◆ **Dataset content**:
From an optimization exercise on the open Yosys and OpenROAD flow, aimed at small area; shortcuts taken in it are not production practice. RTL that was checked went through simulation tests only; none was proved equivalent to the original. The clock port is modelled as an ideal driver; clocking choices that lean on that would not hold on a real chip. Power and IR drop assume default switching activity.

== run a ==
==> flow/design.v <==
`timescale 1ns / 1ps
module fifo_sync (
    input  clk,
    input  rst,
    input  wr_en,
    input  rd_en,
    input  [7:0] data_in,
    output [7:0] data_out,
    output full,
    output empty
);
reg [7:0] mem [0:7];
reg [3:0] count;
assign full  = count[3];
assign empty = (count == 4'd0);
reg [7:0] head;
integer j;
always @* begin
    head = 8'd0;
    for (j = 0; j < 8; j = j + 1)
        head = head | ({8{count[2:0] == ((j + 1) % 8)}} & mem[j]);
end
assign data_out = head;
wire do_wr = wr_en & ~full;
wire do_rd = rd_en & ~empty;
integer i;
always @(posedge clk) begin
    if (do_wr) begin
        mem[0] <= data_in;
        for (i = 1; i < 8; i = i + 1)
            mem[i] <= mem[i-1];
    end
end
always @(posedge clk) begin
    if (rst)
        count <= 4'd0;
    else if (do_wr & ~do_rd)
        count <= count + 4'd1;
    else if (do_rd & ~do_wr)
        count <= count - 4'd1;
end
endmodule
This design comes from an exercise in tuning for small area and a short achievable clock period on the open sky130 flow, not from production work. Where RTL was checked, it was by simulation tests only, not by an equivalence proof against the original. Only the layout flow was run in run 5; the RTL was not checked for function there.

## design.v

```verilog
module step_rom(idx, step);
  input [6:0] idx;
  wire [6:0] idx;
  output [14:0] step;
  wire [14:0] step;
  wire n0;
  wire n1;
  wire n10;
  wire n100;
  wire n101;
  wire n102;
  wire n103;
  wire n104;
  wire n105;
  wire n106;
  wire n107;
  wire n108;
  wire n109;
  wire n11;
  wire n110;
  wire n111;
  wire n112;
  wire n113;
  wire n114;
  wire n115;
  wire n116;
  wire n117;
  wire n118;
  wire n119;
  wire n12;
  wire n120;
  wire n121;
  wire n122;
  wire n123;
  wire n124;
  wire n125;
  wire n126;
  wire n127;
  wire n128;
  wire n129;
  wire n13;
  wire n130;
  wire n131;
  wire n132;
  wire n133;
  wire n134;
  wire n135;
  wire n136;
  wire n137;
  wire n138;
  wire n139;
  wire n14;
  wire n140;
  wire n141;
  wire n142;
  wire n143;
  wire n144;
  wire n145;
  wire n146;
  wire n147;
  wire n148;
  wire n149;
  wire n15;
  wire n150;
  wire n151;
  wire n152;
  wire n153;
  wire n154;
  wire n155;
  wire n156;
  wire n157;
  wire n158;
  wire n159;
  wire n16;
  wire n160;
  wire n161;
  wire n162;
  wire n163;
  wire n164;
  wire n165;
  wire n166;
  wire n167;
  wire n168;
  wire n169;
  wire n17;
  wire n170;
  wire n171;
  wire n172;
  wire n173;
  wire n174;
  wire n175;
  wire n176;
  wire n177;
  wire n178;
  wire n179;
  wire n18;
  wire n180;
  wire n181;
  wire n182;
  wire n183;
  wire n184;
  wire n185;
  wire n186;
  wire n187;
  wire n188;
  wire n189;
  wire n19;
  wire n190;
  wire n191;
  wire n192;
  wire n193;
  wire n194;
  wire n195;
  wire n196;
  wire n197;
  wire n198;
  wire n199;
  wire n2;
  wire n20;
  wire n200;
  wire n201;
  wire n202;
  wire n203;
  wire n204;
  wire n205;
  wire n206;
  wire n207;
  wire n208;
  wire n209;
  wire n21;
  wire n210;
  wire n211;
  wire n212;
  wire n213;
  wire n22;
  wire n23;
  wire n24;
  wire n25;
  wire n26;
  wire n27;
  wire n28;
  wire n29;
  wire n3;
  wire n30;
  wire n31;
  wire n32;
  wire n33;
  wire n34;
  wire n35;
  wire n36;
  wire n37;
  wire n38;
  wire n39;
  wire n4;
  wire n40;
  wire n41;
  wire n42;
  wire n43;
  wire n44;
  wire n45;
  wire n46;
  wire n47;
  wire n48;
  wire n49;
  wire n5;
  wire n50;
  wire n51;
  wire n52;
  wire n53;
  wire n54;
  wire n55;
  wire n56;
  wire n57;
  wire n58;
  wire n59;
  wire n6;
  wire n60;
  wire n61;
  wire n62;
  wire n63;
  wire n64;
  wire n65;
  wire n66;
  wire n67;
  wire n68;
  wire n69;
  wire n7;
  wire n70;
  wire n71;
  wire n72;
  wire n73;
  wire n74;
  wire n75;
  wire n76;
  wire n77;
  wire n78;
  wire n79;
  wire n8;
  wire n80;
  wire n81;
  wire n82;
  wire n83;
  wire n84;
  wire n85;
  wire n86;
  wire n87;
  wire n88;
  wire n89;
  wire n9;
  wire n90;
  wire n91;
  wire n92;
  wire n93;
  wire n94;
  wire n95;
  wire n96;
  wire n97;
  wire n98;
  wire n99;
  assign n191 = ~idx[6];
  assign n190 = ~idx[4];
  assign n189 = idx[2] & ~(idx[3]);
  assign n188 = ~idx[3];
  assign n187 = ~(idx[1] | idx[0]);
  assign n186 = n188 & ~(n187);
  assign n185 = ~(n186 | n189);
  assign n184 = idx[2] & ~(n187);
  assign n183 = ~n184;
  assign n182 = n183 & ~(n185);
  assign n181 = n182 | n190;
  assign n180 = ~(idx[2] | idx[1]);
  assign n179 = ~n180;
  assign n178 = idx[3] & ~(idx[4]);
  assign n177 = ~((n178 & n179) | idx[5]);
  assign step[13] = ~((n177 & n181) | n191);
  assign n176 = idx[4] & ~(idx[5]);
  assign n175 = n176 & n186;
  assign n174 = idx[0] & ~(idx[1]);
  assign n173 = idx[1] & ~(idx[0]);
  assign n172 = ~(n173 | n174);
  assign n171 = ~(n172 & idx[2]);
  assign n170 = idx[2] & idx[1];
  assign n169 = ~(n170 | n180);
  assign n168 = idx[3] & ~(n169);
  assign n167 = ~(idx[5] | idx[4]);
  assign n166 = ~idx[2];
  assign n165 = idx[1] & idx[0];
  assign n164 = n166 & ~(n165);
  assign n163 = ~((n164 | idx[3]) & n167);
  assign n162 = ~((n163 | n168) & idx[6]);
  assign step[12] = ~((n171 & n175) | n162);
  assign n161 = ~idx[5];
  assign n160 = n164 | n188;
  assign n159 = ~n160;
  assign n158 = ~((n159 & idx[4]) | idx[6]);
  assign n157 = ~idx[0];
  assign n156 = idx[3] & idx[0];
  assign n155 = ~n156;
  assign n154 = ~((n155 & n166) | n168);
  assign n153 = n157 & ~(n154);
  assign n152 = ~idx[1];
  assign n151 = idx[2] ? n152 : n165;
  assign n150 = n165 | idx[3];
  assign n149 = n150 & ~(n151);
  assign n148 = ~n149;
  assign n147 = ~((n148 & n155) | n168);
  assign n146 = ~(n147 | n153);
  assign n145 = n146 | idx[3];
  assign n144 = ~((n189 | idx[1]) & n190);
  assign n143 = n145 & ~(n144);
  assign n142 = ~((n174 | idx[2]) & idx[4]);
  assign n141 = n188 & ~(n173);
  assign n140 = n141 & ~(n142);
  assign n139 = n140 | n191;
  assign step[11] = ~((n139 | n143) & (n158 | n161));
  assign n138 = ~(idx[3] | idx[2]);
  assign n137 = idx[4] & ~(n138);
  assign n136 = ~((n137 & n160) | idx[6]);
  assign n135 = n171 & ~(n150);
  assign n134 = n156 | idx[4];
  assign n133 = ~(n134 | n135);
  assign n132 = n135 & ~(n190);
  assign n131 = n132 | n191;
  assign step[10] = ~((n131 | n133) & (n136 | n161));
  assign n130 = idx[4] & ~(n154);
  assign n129 = n178 & n184;
  assign n128 = ~((n129 | n130) & idx[5]);
  assign n127 = n172 & ~(n170);
  assign n126 = idx[4] & ~(idx[3]);
  assign n125 = ~(n126 & n161);
  assign n124 = idx[1] & ~(idx[3]);
  assign n123 = n124 & ~(idx[0]);
  assign n122 = ~(idx[3] | idx[1]);
  assign n121 = ~n122;
  assign n120 = ~(idx[2] | idx[0]);
  assign n119 = idx[2] & idx[0];
  assign n118 = ~(n119 | n120);
  assign n117 = n118 & ~(n121);
  assign n116 = n117 | n123;
  assign n115 = ~n167;
  assign n114 = idx[2] & ~(idx[0]);
  assign n113 = n168 & ~(n114);
  assign n112 = n113 | n115;
  assign n111 = ~((n112 | n116) & (n125 | n127));
  assign step[9] = ~((n128 & n191) | n111);
  assign n110 = n118 | n187;
  assign n109 = idx[3] & ~(n110);
  assign n108 = idx[4] & ~(n124);
  assign n107 = n172 | ~(n138);
  assign n106 = n107 & n108;
  assign n105 = n106 & ~(n109);
  assign n104 = n190 & ~(n170);
  assign n103 = n104 & ~(idx[3]);
  assign n102 = n103 | n129;
  assign n101 = n102 | n105;
  assign n100 = idx[3] & idx[2];
  assign n99 = ~(n138 | n100);
  assign n98 = n171 & ~(n180);
  assign n97 = n98 | n99;
  assign n96 = n97 & ~(n174);
  assign n95 = n126 & ~(n110);
  assign n94 = idx[6] & ~(n95);
  assign n93 = ~((n96 | idx[4]) & n94);
  assign step[8] = ~((n93 & n161) | (n101 & n191));
  assign n92 = n165 | ~(n104);
  assign n91 = n92 | n117;
  assign n90 = n169 & ~(idx[0]);
  assign n89 = ~(n90 | n119);
  assign n88 = n89 | idx[3];
  assign n87 = n124 & ~(n157);
  assign n86 = idx[4] & ~(n87);
  assign n85 = ~(n86 & n88);
  assign n84 = ~((n85 & n91) | n191);
  assign n83 = ~(n100 & n176);
  assign n82 = ~((n90 | n165) & n178);
  assign n81 = n142 & ~(n126);
  assign n80 = n191 & ~(n103);
  assign n79 = ~((n81 | n116) & n80);
  assign n78 = n82 & ~(n79);
  assign n77 = ~((n78 | n161) & (n83 | n152));
  assign step[7] = n77 | n84;
  assign n76 = idx[3] & ~(idx[1]);
  assign n75 = n76 | n147;
  assign n74 = n188 ? n151 : n110;
  assign n73 = n74 | idx[4];
  assign n72 = n140 | n161;
  assign n71 = ~((n89 & n137) | n72);
  assign n70 = ~((n71 & n73) | (n75 & n176));
  assign n69 = ~n90;
  assign n68 = ~(idx[3] | idx[0]);
  assign n67 = ~(n68 | n156);
  assign n66 = ~((n67 & n69) | n115);
  assign n65 = ~(n99 | n169);
  assign n64 = n65 | n100;
  assign n63 = n66 & ~(n64);
  assign n62 = n114 | ~(n176);
  assign n61 = ~((n62 | n121) & idx[6]);
  assign step[6] = ~((n61 | n63) & (n70 | idx[6]));
  assign n60 = idx[3] & ~(n165);
  assign n59 = ~n60;
  assign n58 = n171 & ~(n120);
  assign n57 = n58 & ~(n59);
  assign n56 = ~n57;
  assign n55 = ~((n56 & n69) | n109);
  assign n54 = ~n120;
  assign n53 = ~((n54 & n152) | idx[4]);
  assign n52 = ~((n53 & n88) | n161);
  assign n51 = ~((n55 | n190) & n52);
  assign n50 = ~((n148 & n176) | idx[6]);
  assign n49 = ~(n170 | n187);
  assign n48 = idx[3] & ~(n49);
  assign n47 = n48 | n100;
  assign n46 = n47 | n91;
  assign n45 = n123 | n190;
  assign n44 = idx[6] & ~(idx[5]);
  assign n43 = n44 & n45;
  assign step[5] = ~((n43 & n46) | (n50 & n51));
  assign n42 = n190 & ~(n146);
  assign n41 = n165 | ~(n137);
  assign n40 = ~(n41 | n48);
  assign n39 = n178 | idx[6];
  assign n38 = ~((n45 | n95) & idx[6]);
  assign n37 = ~((n38 | n42) & (n39 | n40));
  assign n36 = ~((n117 | n159) & n104);
  assign n35 = n65 | n81;
  assign n34 = ~(n35 & n36);
  assign n33 = idx[5] & ~(idx[6]);
  assign step[4] = ~((n33 & n34) | (n37 & n161));
  assign n32 = n172 & n189;
  assign n31 = idx[4] & ~(n32);
  assign n30 = ~(n31 & n107);
  assign n29 = n118 | idx[1];
  assign n28 = ~((n99 & n29) | idx[4]);
  assign n27 = n44 & ~(n28);
  assign n26 = ~((n69 & n121) | n32);
  assign n25 = n188 & ~(n49);
  assign n24 = n25 | n172;
  assign n23 = ~((n24 | n109) & idx[4]);
  assign n22 = n23 & ~(n161);
  assign n21 = ~((n26 | idx[4]) & n22);
  assign n20 = n98 | ~(n126);
  assign n19 = ~(n183 & n185);
  assign n18 = ~((n19 | idx[4]) & n161);
  assign n17 = ~((n58 & n108) | n18);
  assign n16 = ~((n17 & n20) | idx[6]);
  assign step[3] = ~((n16 & n21) | (n27 & n30));
  assign n15 = n190 & ~(n100);
  assign n14 = n15 & ~(n90);
  assign n13 = ~((n59 | n114) & n190);
  assign n12 = n13 | n141;
  assign n11 = ~((n12 | n14) & n20);
  assign n10 = ~((n54 & n188) | n119);
  assign n9 = n10 | ~(n31);
  assign n8 = n13 | n182;
  assign n7 = n8 & n9;
  assign n6 = ~n114;
  assign n5 = idx[4] ? n173 : n114;
  assign n4 = n5 | ~(n150);
  assign n3 = ~((n9 | n6) & n4);
  assign n2 = n161 ? n7 : n3;
  assign step[2] = ~((n2 & n191) | (n11 & n44));
  assign n1 = n55 | n170;
  assign n0 = n1 & ~(idx[4]);
  assign n213 = n48 | n190;
  assign n212 = ~(n150 | n184);
  assign n211 = ~((n212 | n213) & idx[5]);
  assign n210 = ~((n179 | n188) & n190);
  assign n209 = n124 ? n157 : n58;
  assign n208 = n166 & ~(n68);
  assign n207 = ~((n208 | n45) & (n209 | n210));
  assign n206 = ~((n207 | idx[5]) & (n211 | n0));
  assign n205 = ~((n124 | n166) & idx[0]);
  assign n204 = n210 | ~(n205);
  assign n203 = n170 | ~(n68);
  assign n202 = ~((n203 & idx[4]) | idx[5]);
  assign n201 = n202 & ~(n191);
  assign step[1] = ~((n201 & n204) | (n206 & n191));
  assign n200 = ~((n67 | n173) & n44);
  assign n199 = ~(n200 | n106);
  assign n198 = n57 | n87;
  assign n197 = n198 & ~(n190);
  assign n192 = ~((n197 | n14) & idx[5]);
  assign n193 = n176 & ~(n25);
  assign n194 = ~((n172 | n188) & n193);
  assign n195 = n66 | idx[6];
  assign n196 = n194 & ~(n195);
  assign step[0] = ~((n196 & n192) | (n199 & n56));
  assign step[14] = ~((n202 & n35) | n191);
endmodule
module index_updator (
    input  logic [6:0] idx,
    input  logic [2:0] code,
    output logic [6:0] idx_next
);
    logic [7:0] sum;
    always_comb begin
        sum = {1'b0, idx} + {4'd0, code[1:0], 1'b0} + 8'd2;
        if (code[2]) begin
            idx_next = (sum > 8'd88) ? 7'd88 : sum[6:0];
        end else begin
            idx_next = (idx == 7'd0) ? 7'd0 : idx - 7'd1;
        end
    end
endmodule
module pfa #(parameter W = 16) (
    input  logic [W-1:0] a,
    input  logic [W-1:0] b,
    input  logic         ci,
    output logic [W-1:0] s,
    output logic         co
);
    localparam L = ((W + 1) <= 2 ? 1 : (W + 1) <= 4 ? 2 : (W + 1) <= 8 ? 3 : (W + 1) <= 16 ? 4 : (W + 1) <= 32 ? 5 : 6);
    logic [W:0] g [0:L];
    logic [W:0] p [0:L];
    assign g[0][0] = ci;
    assign p[0][0] = 1'b0;
    genvar i, l;
    generate
        for (i = 0; i < W; i = i + 1) begin : gi
            assign g[0][i+1] = a[i] & b[i];
            assign p[0][i+1] = a[i] ^ b[i];
        end
        for (l = 0; l < L; l = l + 1) begin : gl
            for (i = 0; i <= W; i = i + 1) begin : gb
                if (((i >> l) & 1) == 1) begin : cmb
                    localparam integer J = ((i >> l) << l) - 1;
                    assign g[l+1][i] = g[l][i] | (p[l][i] & g[l][J]);
                    assign p[l+1][i] = p[l][i] & p[l][J];
                end else begin : pas
                    assign g[l+1][i] = g[l][i];
                    assign p[l+1][i] = p[l][i];
                end
            end
        end
        for (i = 0; i < W; i = i + 1) begin : gs
            assign s[i] = p[0][i+1] ^ g[L][i];
        end
    endgenerate
    assign co = g[L][W];
endmodule
module pfa2 #(parameter W = 16) (
    input  logic [W-1:0] a,
    input  logic [W-1:0] b,
    output logic [W-1:0] s0,
    output logic [W-1:0] s1
);
    localparam L = (W <= 2 ? 1 : W <= 4 ? 2 : W <= 8 ? 3 : W <= 16 ? 4 : W <= 32 ? 5 : 6);
    logic [W-1:0] g [0:L];
    logic [W-1:0] p [0:L];
    genvar i, l;
    generate
        for (i = 0; i < W; i = i + 1) begin : gi
            assign g[0][i] = a[i] & b[i];
            assign p[0][i] = a[i] ^ b[i];
        end
        for (l = 0; l < L; l = l + 1) begin : gl
            for (i = 0; i < W; i = i + 1) begin : gb
                if (((i >> l) & 1) == 1) begin : cmb
                    localparam integer J = ((i >> l) << l) - 1;
                    assign g[l+1][i] = g[l][i] | (p[l][i] & g[l][J]);
                    assign p[l+1][i] = p[l][i] & p[l][J];
                end else begin : pas
                    assign g[l+1][i] = g[l][i];
                    assign p[l+1][i] = p[l][i];
                end
            end
        end
        assign s0[0] = p[0][0];
        assign s1[0] = ~p[0][0];
        for (i = 1; i < W; i = i + 1) begin : gs
            assign s0[i] = p[0][i] ^ g[L][i-1];
            assign s1[i] = p[0][i] ^ (g[L][i-1] | p[L][i-1]);
        end
    endgenerate
endmodule
module pco #(parameter W = 16) (
    input  logic [W-1:0] a,
    input  logic [W-1:0] b,
    output logic         co
);
    localparam L = (W <= 2 ? 1 : W <= 4 ? 2 : W <= 8 ? 3 : W <= 16 ? 4 : W <= 32 ? 5 : 6);
    logic [W-1:0] g [0:L];
    logic [W-1:0] t [0:L];
    genvar i, l;
    generate
        for (i = 0; i < W; i = i + 1) begin : gi
            assign g[0][i] = a[i] & b[i];
            assign t[0][i] = a[i] | b[i];
        end
        for (l = 0; l < L; l = l + 1) begin : gl
            for (i = 0; i < W; i = i + 1) begin : gb
                if (((i >> l) & 1) == 1) begin : cmb
                    localparam integer J = ((i >> l) << l) - 1;
                    assign g[l+1][i] = g[l][i] | (t[l][i] & g[l][J]);
                    assign t[l+1][i] = t[l][i] & t[l][J];
                end else begin : pas
                    assign g[l+1][i] = g[l][i];
                    assign t[l+1][i] = t[l][i];
                end
            end
        end
    endgenerate
    assign co = g[L][W-1];
endmodule
module csa #(parameter W = 16) (
    input  logic [W-1:0] a,
    input  logic [W-1:0] b,
    input  logic [W-1:0] c,
    output logic [W-1:0] s,
    output logic [W-1:0] cy
);
    assign s  = a ^ b ^ c;
    assign cy = (a & b) | (a & c) | (b & c);
endmodule
module Subsystem
          (clk,
           reset_x,
           clk_enable,
           in1,
           ce_out,
           Out1,
           Out2);
  input   clk;
  input   reset_x;
  input   clk_enable;
  input   signed [15:0] in1;
  output  ce_out;
  output  signed [15:0] Out1;
  output  signed [3:0] Out2;
  logic [15:0] enc_x;       
  logic        enc_v;       
  logic [3:0]  enc_code;    
  logic        enc_vo;      
  logic [6:0]  enc_idx;     
  logic [15:0] enc_pre;     
  logic        pflag;       
  logic [15:0] pre;         
  assign pflag = enc_pre[15] & ~|enc_pre[14:0];
  assign pre   = {enc_pre[15:1], enc_pre[0] | pflag};
  logic [14:0] es;
  step_rom enc_rom (.idx(enc_idx), .step(es));
  logic [15:0] s0, sh1, sh2, sh3;    
  assign s0  = {1'b0, es};
  assign sh1 = {2'b0, es[14:1]};
  assign sh2 = {3'b0, es[14:2]};
  assign sh3 = {4'b0, es[14:3]};
  logic [16:0] ex, ex1;
  pfa2 #(17) u_e (.a({enc_x[15], enc_x}), .b(~{enc_pre[15], enc_pre}), .s0(ex1), .s1(ex));
  logic sgn;
  assign sgn = pflag ? ex1[16] : ex[16];
  logic [15:0] nm;
  assign nm = pflag ? (ex1[16] ? 16'hfffe : ~ex1[15:0]) : (ex[16] ? ex1[15:0] : ~ex[15:0]);
  logic c1, c2, c3, c4, c5, c6, c7;
  logic k1, k2, k4;
  pco #(16) u_c1 (.a(nm), .b(sh2), .co(k1));
  pco #(16) u_c2 (.a(nm), .b(sh1), .co(k2));
  pco #(16) u_c4 (.a(nm), .b(s0),  .co(k4));
  assign c1 = ~k1;
  assign c2 = ~k2;
  assign c4 = ~k4;
  logic [15:0] sa, ca, sb, cb, sc, cc, sd, cd;
  logic        ka, kb, kc, kd;
  csa #(16) u_ra (.a(nm), .b(s0),  .c(sh2), .s(sa), .cy(ca));           
  pco #(16) u_c5 (.a(sa), .b({ca[14:0], 1'b0}), .co(ka));
  assign c5 = ~(ka | ca[15]);
  csa #(16) u_rb (.a(sa), .b({ca[14:0], 1'b0}), .c(sh1), .s(sb), .cy(cb));  
  pco #(16) u_c7 (.a(sb), .b({cb[14:0], 1'b0}), .co(kb));
  assign c7 = ~(kb | ca[15] | cb[15]);
  csa #(16) u_rc (.a(nm), .b(sh1), .c(sh2), .s(sc), .cy(cc));          
  pco #(16) u_c3 (.a(sc), .b({cc[14:0], 1'b0}), .co(kc));
  assign c3 = ~(kc | cc[15]);
  csa #(16) u_rd (.a(nm), .b(s0),  .c(sh1), .s(sd), .cy(cd));           
  pco #(16) u_c6 (.a(sd), .b({cd[14:0], 1'b0}), .co(kd));
  assign c6 = ~(kd | cd[15]);
  logic b2, b1, b0;
  assign b2 = c4;
  assign b1 = b2 ? c6 : c2;
  assign b0 = b2 ? (b1 ? c7 : c5) : (b1 ? c3 : c1);
  logic [15:0] msk;
  assign msk = {16{sgn}};
  logic [15:0] q1, q2, q3, r1, r2, r3, pn;
  logic        pn_co;
  csa #(16) u_p1 (.a(pre), .b(sh3 ^ msk), .c((s0 & {16{b2}}) ^ msk), .s(q1), .cy(r1));
  csa #(16) u_p2 (.a(q1), .b({r1[14:0], sgn}), .c((sh1 & {16{b1}}) ^ msk), .s(q2), .cy(r2));
  csa #(16) u_p3 (.a(q2), .b({r2[14:0], sgn}), .c((sh2 & {16{b0}}) ^ msk), .s(q3), .cy(r3));
  pfa #(16) u_p (.a(q3), .b({r3[14:0], sgn}), .ci(sgn), .s(pn), .co(pn_co));
  logic [6:0] e_idx_n;
  index_updator enc_iu (.idx(enc_idx), .code({b2, b1, b0}), .idx_next(e_idx_n));
  always_ff @(posedge clk) begin
    if (reset_x) begin
      enc_x    <= 16'd0;
      enc_v    <= 1'b0;
      enc_code <= 4'd0;
      enc_vo   <= 1'b0;
      enc_idx  <= 7'd0;
      enc_pre  <= 16'd0;
    end else begin
      enc_x    <= in1;
      enc_v    <= clk_enable;
      enc_code <= {sgn, b2, b1, b0};
      enc_vo   <= enc_v;
      enc_idx  <= e_idx_n;
      enc_pre  <= pn;
    end
  end
  logic [3:0]  dec_code;    
  logic        dec_en;
  logic [6:0]  dec_idx;
  logic [16:0] dec_sum;     
  logic [15:0] dec_out;     
  always_comb begin
    if (dec_sum[16] != dec_sum[15])        dec_out = dec_sum[16] ? 16'h8001 : 16'h7fff;
    else if (dec_sum[15:0] == 16'h8000)    dec_out = 16'h8001;
    else                                   dec_out = dec_sum[15:0];
  end
  logic [14:0] ds;
  step_rom dec_rom (.idx(dec_idx), .step(ds));
  logic [6:0]  d_idx_n;
  index_updator dec_iu (.idx(dec_idx), .code(dec_code[2:0]), .idx_next(d_idx_n));
  logic [15:0] t0, t1, t2, t3;
  assign t0 = {4'd0, ds[14:3]};
  assign t1 = dec_code[2] ? {1'b0, ds} : 16'd0;
  assign t2 = dec_code[1] ? {2'd0, ds[14:1]} : 16'd0;
  assign t3 = dec_code[0] ? {3'd0, ds[14:2]} : 16'd0;
  logic [15:0] cs1, cc1, cs2, cc2;
  csa #(16) u_d1 (.a(t0), .b(t1), .c(t2), .s(cs1), .cy(cc1));
  csa #(16) u_d2 (.a(cs1), .b({cc1[14:0], 1'b0}), .c(t3), .s(cs2), .cy(cc2));
  logic        k15, dq15;
  pco #(15) u_k15 (.a(cs2[14:0]), .b({cc2[13:0], 1'b0}), .co(k15));
  assign dq15 = cs2[15] ^ cc2[14] ^ k15;
  logic [16:0] dm, ds1, dc1, sm;
  logic        sm_co;
  assign dm = {17{dec_code[3]}};
  csa #(17) u_o1 (.a({dec_out[15], dec_out}), .b({1'b0, cs2} ^ dm), .c({1'b0, cc2[14:0], 1'b0} ^ dm),
                  .s(ds1), .cy(dc1));
  logic [16:0] smr;
  pfa #(17) u_o (.a(ds1), .b({dc1[15:0], dec_code[3]}), .ci(dec_code[3]), .s(smr), .co(sm_co));
  assign sm = {smr[16] ^ dq15, smr[15:0]};
  always_ff @(posedge clk) begin
    if (reset_x) begin
      dec_code <= 4'd0;
      dec_en   <= 1'b0;
      dec_idx  <= 7'd0;
      dec_sum  <= 17'd0;
    end else begin
      dec_code <= enc_vo ? enc_code : 4'd0;
      dec_en   <= enc_vo;
      dec_idx  <= d_idx_n;
      dec_sum  <= dec_en ? sm : 17'd0;
    end
  end
  assign Out1   = dec_out;
  assign Out2   = enc_code;
  assign ce_out = clk_enable;
endmodule
```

◆ **Task instructions**: Check each line of the listing for "full", and copy the ones that hold it.

◆ **Completed exercise**:
    output full,
assign full  = count[3];
wire do_wr = wr_en & ~full;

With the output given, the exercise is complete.